• **Provided information**
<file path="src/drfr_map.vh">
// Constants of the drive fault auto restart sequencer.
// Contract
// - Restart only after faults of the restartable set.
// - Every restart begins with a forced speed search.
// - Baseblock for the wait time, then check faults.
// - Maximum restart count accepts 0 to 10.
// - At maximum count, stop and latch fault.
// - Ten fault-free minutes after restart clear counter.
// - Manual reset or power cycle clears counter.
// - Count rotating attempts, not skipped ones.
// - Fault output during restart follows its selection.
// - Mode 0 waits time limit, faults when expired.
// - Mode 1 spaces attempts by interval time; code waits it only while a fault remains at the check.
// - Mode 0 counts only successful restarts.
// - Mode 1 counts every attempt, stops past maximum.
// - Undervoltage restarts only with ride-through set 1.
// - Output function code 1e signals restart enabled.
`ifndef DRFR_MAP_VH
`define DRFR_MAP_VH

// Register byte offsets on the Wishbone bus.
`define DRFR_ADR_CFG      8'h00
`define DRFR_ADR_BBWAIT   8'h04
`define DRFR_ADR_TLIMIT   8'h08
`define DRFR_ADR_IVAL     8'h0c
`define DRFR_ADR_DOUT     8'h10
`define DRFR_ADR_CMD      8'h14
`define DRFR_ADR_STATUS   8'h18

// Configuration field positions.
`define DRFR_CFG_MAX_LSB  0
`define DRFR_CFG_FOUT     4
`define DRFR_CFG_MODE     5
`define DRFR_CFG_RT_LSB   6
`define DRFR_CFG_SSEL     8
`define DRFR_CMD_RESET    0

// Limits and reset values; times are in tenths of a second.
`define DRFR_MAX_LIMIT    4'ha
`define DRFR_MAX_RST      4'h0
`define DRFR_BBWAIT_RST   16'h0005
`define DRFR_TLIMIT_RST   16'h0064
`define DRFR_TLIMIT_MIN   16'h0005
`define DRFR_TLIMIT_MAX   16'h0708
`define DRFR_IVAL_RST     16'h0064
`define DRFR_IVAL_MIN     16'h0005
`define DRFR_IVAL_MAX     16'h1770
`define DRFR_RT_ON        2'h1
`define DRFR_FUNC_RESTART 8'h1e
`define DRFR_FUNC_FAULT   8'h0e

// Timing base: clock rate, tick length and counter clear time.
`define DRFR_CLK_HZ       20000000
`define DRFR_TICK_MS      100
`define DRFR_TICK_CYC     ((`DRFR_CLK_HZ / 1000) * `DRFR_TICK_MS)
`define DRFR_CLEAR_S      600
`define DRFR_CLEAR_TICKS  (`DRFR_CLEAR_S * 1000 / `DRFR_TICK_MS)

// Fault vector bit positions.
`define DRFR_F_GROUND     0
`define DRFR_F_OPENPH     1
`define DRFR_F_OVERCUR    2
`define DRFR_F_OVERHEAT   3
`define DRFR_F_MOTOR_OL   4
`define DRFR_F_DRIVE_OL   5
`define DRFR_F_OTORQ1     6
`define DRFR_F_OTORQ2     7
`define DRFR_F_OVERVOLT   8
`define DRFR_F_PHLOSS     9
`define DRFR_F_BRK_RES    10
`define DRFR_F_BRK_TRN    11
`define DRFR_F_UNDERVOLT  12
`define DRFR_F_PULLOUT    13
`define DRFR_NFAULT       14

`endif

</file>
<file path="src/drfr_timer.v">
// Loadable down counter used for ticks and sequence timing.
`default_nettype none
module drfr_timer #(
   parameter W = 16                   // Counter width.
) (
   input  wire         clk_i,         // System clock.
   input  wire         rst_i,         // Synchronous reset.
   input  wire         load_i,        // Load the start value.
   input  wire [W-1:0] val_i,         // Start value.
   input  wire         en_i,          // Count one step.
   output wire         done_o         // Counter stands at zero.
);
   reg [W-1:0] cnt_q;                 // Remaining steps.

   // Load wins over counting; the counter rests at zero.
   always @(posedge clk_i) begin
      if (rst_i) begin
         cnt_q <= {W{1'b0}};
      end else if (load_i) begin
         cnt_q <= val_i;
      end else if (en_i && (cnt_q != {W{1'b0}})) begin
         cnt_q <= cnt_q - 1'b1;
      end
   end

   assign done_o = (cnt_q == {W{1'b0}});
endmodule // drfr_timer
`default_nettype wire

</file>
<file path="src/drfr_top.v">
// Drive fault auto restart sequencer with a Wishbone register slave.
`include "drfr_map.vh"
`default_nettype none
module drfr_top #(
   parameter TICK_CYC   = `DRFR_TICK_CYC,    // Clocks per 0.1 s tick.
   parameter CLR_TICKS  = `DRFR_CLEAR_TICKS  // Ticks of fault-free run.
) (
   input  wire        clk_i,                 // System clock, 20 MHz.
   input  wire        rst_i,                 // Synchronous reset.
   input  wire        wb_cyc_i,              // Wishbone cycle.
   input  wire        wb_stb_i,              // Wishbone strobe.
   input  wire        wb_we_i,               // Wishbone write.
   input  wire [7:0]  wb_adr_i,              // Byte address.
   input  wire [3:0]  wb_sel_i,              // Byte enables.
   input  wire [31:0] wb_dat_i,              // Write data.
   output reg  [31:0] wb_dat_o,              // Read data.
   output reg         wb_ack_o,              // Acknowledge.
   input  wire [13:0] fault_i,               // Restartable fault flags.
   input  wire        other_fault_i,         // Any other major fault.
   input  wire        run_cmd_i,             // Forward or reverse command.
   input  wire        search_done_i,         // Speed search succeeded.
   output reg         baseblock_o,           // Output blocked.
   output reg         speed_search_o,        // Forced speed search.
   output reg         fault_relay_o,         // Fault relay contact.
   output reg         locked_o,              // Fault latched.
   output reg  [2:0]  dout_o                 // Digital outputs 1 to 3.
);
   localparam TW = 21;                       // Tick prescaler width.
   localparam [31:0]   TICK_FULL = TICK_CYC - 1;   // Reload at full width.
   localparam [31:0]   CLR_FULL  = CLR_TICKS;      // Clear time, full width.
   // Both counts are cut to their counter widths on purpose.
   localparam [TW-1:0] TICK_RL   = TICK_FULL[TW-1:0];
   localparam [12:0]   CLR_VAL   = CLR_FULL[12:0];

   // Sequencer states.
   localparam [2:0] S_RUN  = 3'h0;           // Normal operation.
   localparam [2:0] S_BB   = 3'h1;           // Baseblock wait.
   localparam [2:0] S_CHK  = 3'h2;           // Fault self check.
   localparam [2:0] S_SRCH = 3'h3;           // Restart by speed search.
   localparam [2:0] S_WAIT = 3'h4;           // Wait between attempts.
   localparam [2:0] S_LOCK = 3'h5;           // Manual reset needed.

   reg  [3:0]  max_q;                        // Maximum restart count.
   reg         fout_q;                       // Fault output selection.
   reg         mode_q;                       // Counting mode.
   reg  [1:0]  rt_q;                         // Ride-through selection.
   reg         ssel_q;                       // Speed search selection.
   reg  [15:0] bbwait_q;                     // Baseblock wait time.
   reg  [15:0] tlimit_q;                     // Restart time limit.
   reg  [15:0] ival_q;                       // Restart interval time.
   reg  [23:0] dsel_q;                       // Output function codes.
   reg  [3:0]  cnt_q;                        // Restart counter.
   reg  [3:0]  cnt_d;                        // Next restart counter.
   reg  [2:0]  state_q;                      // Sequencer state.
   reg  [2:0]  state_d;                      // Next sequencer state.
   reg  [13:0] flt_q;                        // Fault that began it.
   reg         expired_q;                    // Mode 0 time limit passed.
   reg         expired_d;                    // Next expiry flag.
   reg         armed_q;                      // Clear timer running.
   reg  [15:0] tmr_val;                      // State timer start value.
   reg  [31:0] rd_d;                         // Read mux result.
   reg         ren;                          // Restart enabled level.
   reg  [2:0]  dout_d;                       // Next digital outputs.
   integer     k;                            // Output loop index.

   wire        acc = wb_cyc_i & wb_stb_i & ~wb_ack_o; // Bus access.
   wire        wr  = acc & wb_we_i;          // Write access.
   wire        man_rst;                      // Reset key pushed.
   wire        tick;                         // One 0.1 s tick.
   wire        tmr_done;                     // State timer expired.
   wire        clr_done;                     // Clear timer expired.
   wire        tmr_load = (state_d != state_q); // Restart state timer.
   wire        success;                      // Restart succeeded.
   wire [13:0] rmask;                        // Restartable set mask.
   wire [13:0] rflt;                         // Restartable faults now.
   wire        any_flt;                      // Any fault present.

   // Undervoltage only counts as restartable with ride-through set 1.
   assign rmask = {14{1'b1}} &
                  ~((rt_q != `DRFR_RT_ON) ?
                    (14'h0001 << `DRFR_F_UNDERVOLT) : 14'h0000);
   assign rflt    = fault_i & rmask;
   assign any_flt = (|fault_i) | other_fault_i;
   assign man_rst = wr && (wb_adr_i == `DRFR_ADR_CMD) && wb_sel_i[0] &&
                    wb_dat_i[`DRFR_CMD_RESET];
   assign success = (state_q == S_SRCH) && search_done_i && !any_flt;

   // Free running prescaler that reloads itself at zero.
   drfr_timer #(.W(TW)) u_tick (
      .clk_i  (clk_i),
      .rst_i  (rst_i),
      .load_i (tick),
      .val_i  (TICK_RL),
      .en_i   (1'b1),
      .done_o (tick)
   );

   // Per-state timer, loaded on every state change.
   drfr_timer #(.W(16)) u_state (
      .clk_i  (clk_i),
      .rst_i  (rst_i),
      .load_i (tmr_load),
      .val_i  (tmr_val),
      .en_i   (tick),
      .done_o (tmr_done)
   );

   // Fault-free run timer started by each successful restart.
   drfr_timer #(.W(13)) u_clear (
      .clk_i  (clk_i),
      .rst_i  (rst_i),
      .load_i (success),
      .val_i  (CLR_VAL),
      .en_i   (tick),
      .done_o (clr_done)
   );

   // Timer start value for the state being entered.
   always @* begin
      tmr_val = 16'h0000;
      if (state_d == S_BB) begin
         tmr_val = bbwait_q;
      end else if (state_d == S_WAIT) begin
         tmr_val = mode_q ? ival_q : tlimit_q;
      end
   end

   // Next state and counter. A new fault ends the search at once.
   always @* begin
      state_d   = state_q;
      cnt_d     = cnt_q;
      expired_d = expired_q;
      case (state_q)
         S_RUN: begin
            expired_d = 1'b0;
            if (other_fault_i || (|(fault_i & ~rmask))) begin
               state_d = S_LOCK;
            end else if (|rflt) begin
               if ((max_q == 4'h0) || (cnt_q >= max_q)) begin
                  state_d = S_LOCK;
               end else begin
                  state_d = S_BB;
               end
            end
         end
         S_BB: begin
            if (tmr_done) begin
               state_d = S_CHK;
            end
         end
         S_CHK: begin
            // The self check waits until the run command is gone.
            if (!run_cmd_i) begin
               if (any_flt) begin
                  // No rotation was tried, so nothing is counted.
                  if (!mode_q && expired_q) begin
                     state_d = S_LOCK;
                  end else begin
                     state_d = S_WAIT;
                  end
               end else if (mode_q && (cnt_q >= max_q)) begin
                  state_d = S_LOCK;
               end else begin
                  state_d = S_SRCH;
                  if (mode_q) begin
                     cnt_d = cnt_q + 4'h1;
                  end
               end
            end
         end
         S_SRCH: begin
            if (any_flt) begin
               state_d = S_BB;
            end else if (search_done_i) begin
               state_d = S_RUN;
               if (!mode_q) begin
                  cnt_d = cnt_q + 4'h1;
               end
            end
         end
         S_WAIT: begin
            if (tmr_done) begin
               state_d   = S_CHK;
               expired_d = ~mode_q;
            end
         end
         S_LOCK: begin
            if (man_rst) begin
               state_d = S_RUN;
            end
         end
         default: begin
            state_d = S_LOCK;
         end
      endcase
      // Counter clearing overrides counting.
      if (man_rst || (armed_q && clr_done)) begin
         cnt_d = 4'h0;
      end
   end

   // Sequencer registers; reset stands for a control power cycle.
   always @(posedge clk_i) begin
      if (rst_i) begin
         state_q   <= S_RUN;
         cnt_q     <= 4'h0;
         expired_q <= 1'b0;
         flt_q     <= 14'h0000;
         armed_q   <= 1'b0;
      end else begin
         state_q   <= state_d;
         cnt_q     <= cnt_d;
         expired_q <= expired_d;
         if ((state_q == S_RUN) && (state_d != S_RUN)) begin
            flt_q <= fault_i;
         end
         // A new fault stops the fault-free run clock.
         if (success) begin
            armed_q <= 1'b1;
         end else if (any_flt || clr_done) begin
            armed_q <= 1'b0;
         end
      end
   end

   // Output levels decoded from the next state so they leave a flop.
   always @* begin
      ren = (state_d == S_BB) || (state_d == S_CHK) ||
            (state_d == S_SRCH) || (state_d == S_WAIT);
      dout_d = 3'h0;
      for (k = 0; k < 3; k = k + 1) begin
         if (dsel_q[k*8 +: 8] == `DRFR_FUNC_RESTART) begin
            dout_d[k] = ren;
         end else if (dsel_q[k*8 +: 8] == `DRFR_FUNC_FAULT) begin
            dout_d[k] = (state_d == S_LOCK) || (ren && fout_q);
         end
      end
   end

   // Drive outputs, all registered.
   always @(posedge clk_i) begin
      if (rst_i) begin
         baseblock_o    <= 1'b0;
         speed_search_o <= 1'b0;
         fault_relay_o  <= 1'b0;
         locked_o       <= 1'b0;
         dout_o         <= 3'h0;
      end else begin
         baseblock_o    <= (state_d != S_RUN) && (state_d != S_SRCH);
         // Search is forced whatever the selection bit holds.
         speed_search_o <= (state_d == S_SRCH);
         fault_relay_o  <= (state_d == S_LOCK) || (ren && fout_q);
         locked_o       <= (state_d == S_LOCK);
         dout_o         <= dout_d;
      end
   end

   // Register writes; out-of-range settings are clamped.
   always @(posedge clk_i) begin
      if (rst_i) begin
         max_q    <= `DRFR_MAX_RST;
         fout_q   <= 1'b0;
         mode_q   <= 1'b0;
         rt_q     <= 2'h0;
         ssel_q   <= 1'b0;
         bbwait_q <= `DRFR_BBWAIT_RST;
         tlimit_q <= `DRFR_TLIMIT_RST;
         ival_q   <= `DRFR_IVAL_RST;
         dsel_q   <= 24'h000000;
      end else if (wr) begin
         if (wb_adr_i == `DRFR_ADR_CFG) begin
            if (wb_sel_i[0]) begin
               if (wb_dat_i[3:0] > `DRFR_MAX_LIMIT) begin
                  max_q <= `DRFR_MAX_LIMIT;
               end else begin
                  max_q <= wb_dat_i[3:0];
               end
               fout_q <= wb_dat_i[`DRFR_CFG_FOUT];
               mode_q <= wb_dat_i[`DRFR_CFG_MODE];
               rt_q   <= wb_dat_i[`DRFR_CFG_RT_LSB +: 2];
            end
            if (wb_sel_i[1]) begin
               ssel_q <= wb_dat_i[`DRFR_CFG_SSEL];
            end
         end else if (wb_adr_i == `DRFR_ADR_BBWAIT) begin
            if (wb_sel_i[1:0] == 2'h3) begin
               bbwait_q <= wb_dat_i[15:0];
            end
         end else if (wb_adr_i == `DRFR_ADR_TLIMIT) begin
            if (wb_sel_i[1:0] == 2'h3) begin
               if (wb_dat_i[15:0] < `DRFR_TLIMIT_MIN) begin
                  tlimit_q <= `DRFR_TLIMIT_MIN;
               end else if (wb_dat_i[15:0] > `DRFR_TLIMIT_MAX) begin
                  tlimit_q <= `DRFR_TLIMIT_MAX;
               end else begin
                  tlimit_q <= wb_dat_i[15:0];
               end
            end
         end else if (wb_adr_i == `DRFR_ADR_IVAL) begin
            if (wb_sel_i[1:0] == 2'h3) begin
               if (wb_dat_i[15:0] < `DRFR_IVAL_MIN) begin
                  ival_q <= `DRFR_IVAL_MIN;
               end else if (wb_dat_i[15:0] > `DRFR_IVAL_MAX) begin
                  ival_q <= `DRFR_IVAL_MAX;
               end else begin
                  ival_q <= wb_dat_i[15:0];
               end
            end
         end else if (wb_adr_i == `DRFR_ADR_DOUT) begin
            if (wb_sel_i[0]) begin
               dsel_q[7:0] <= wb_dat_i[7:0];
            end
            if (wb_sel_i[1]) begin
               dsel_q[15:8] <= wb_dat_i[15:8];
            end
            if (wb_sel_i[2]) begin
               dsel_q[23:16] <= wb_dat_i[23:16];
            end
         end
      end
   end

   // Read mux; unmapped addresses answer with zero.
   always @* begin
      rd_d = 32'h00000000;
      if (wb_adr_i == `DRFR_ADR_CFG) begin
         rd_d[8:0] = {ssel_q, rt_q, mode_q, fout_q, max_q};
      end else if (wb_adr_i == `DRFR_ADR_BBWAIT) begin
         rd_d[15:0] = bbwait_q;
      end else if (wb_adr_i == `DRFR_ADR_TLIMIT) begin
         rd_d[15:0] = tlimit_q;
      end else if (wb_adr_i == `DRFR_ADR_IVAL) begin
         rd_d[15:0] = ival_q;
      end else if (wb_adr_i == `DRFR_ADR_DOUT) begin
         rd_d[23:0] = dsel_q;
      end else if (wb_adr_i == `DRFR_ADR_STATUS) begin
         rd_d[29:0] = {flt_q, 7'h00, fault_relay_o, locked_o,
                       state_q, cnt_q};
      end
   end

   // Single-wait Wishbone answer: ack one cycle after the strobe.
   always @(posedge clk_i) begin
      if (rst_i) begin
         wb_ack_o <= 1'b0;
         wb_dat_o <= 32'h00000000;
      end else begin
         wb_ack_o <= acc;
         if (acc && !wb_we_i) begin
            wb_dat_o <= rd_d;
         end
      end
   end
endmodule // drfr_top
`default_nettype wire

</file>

• **What is needed**
Look in the material above for the line with "Any fault present." and the line with "fault_i & rmask;", and transcribe exactly those lines and all lines between them, nothing more.

• **Answer box**
   wire        any_flt;                      // Any fault present.

   // Undervoltage only counts as restartable with ride-through set 1.
   assign rmask = {14{1'b1}} &
                  ~((rt_q != `DRFR_RT_ON) ?
                    (14'h0001 << `DRFR_F_UNDERVOLT) : 14'h0000);
   assign rflt    = fault_i & rmask;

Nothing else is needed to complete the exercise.